Lululemon names former Nike executive Heidi O’Neill as new CEO
Lululemon tapped Nike veteran Heidi O’Neill to push past basics and into a more ambitious performance-fashion era.

Lululemon just made its clearest bet yet that the brand can grow up without losing its grip on performance. The company named former Nike executive Heidi O’Neill as chief executive, effective September 8, and the move reads like more than a standard succession plan: it is a signal that Lululemon wants sharper product ideas, a stronger cultural pulse and a more fashion-conscious edge.
O’Neill will join the board and be based in Vancouver, after what Lululemon said was a comprehensive search that ended in unanimous approval. The company is putting a longtime Nike operator at the top of a business that built its name on dependable leggings and technical basics, then stalled as U.S. momentum softened and competitors crowded into the same polished-athleisure lane.

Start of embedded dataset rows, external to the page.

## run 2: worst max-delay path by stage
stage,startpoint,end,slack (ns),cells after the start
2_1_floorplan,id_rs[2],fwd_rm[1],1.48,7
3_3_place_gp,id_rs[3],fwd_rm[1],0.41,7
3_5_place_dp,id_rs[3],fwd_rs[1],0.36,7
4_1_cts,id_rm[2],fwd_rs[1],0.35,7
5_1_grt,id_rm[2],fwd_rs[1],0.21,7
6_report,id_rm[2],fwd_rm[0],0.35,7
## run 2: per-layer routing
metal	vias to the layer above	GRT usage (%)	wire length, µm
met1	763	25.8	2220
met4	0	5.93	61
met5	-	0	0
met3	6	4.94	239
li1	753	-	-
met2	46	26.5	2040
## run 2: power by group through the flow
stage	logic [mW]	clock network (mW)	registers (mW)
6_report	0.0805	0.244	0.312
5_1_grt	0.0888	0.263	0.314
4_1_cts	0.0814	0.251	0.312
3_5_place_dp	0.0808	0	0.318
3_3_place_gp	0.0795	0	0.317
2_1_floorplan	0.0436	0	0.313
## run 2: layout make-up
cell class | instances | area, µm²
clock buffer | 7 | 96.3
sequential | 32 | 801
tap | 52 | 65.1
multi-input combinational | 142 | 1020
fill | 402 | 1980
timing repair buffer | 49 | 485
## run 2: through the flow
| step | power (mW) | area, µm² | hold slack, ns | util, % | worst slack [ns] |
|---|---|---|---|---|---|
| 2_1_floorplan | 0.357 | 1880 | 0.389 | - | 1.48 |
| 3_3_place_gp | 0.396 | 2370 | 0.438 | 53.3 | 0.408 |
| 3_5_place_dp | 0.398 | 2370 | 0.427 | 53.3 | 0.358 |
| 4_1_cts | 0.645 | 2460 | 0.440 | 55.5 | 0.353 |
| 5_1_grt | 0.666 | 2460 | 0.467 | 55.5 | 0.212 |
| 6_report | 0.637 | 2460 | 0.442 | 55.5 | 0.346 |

O’Neill spent nearly 30 years at Nike, most recently as president of consumer, product and brand. Lululemon says she helped grow Nike from a business of more than $9 billion to a global leader worth more than $45 billion. That résumé matters because the next chapter at Lululemon is unlikely to be about safer pants or prettier neutrals alone. It will be about whether the brand can move from reliable studio uniform to a broader performance fashion point of view, one that feels more inventive in product, more assertive in design language and more compelling across the full shopping experience.

The numbers make the pressure plain. In the company’s fiscal second quarter, revenue rose 7 percent to $2.5 billion, but Americas revenue increased just 1 percent and comparable sales in the region fell 4 percent. International revenue climbed 22 percent and international comparable sales rose 15 percent, a reminder that the growth story has shifted away from the brand’s home market. Lululemon also said tariffs were expected to cost it $380 million this year.
That backdrop helps explain why the market took the appointment cautiously, with shares falling more than 5 percent in extended trading. It also explains why the company is leaning on an executive with deep credibility in performance apparel, footwear and sport, rather than an outsider chasing fashion glamour for its own sake. O’Neill said she wants to accelerate product breakthroughs, deepen the brand’s cultural relevance and unlock growth in markets around the world. Marti Morfitt called her a consumer-driven brand strategist and change agent.
The watchlist now is clear. Look for more ambition in product categories that can stretch beyond core leggings and tops, a more pronounced point of view in technical fabrics and silhouette, and stores that feel less like a stockroom for staples and more like a destination for a lifestyle shift. Meghan Frank and André Maestrini will remain interim co-CEOs until O’Neill arrives, then return to their finance and commercial roles, while Calvin McDonald’s January exit and Chip Wilson’s push for board changes keep the governance spotlight hot. With annual meeting season approaching and a board seat already moving, Lululemon is trying to rewrite its next act before the market does it for them.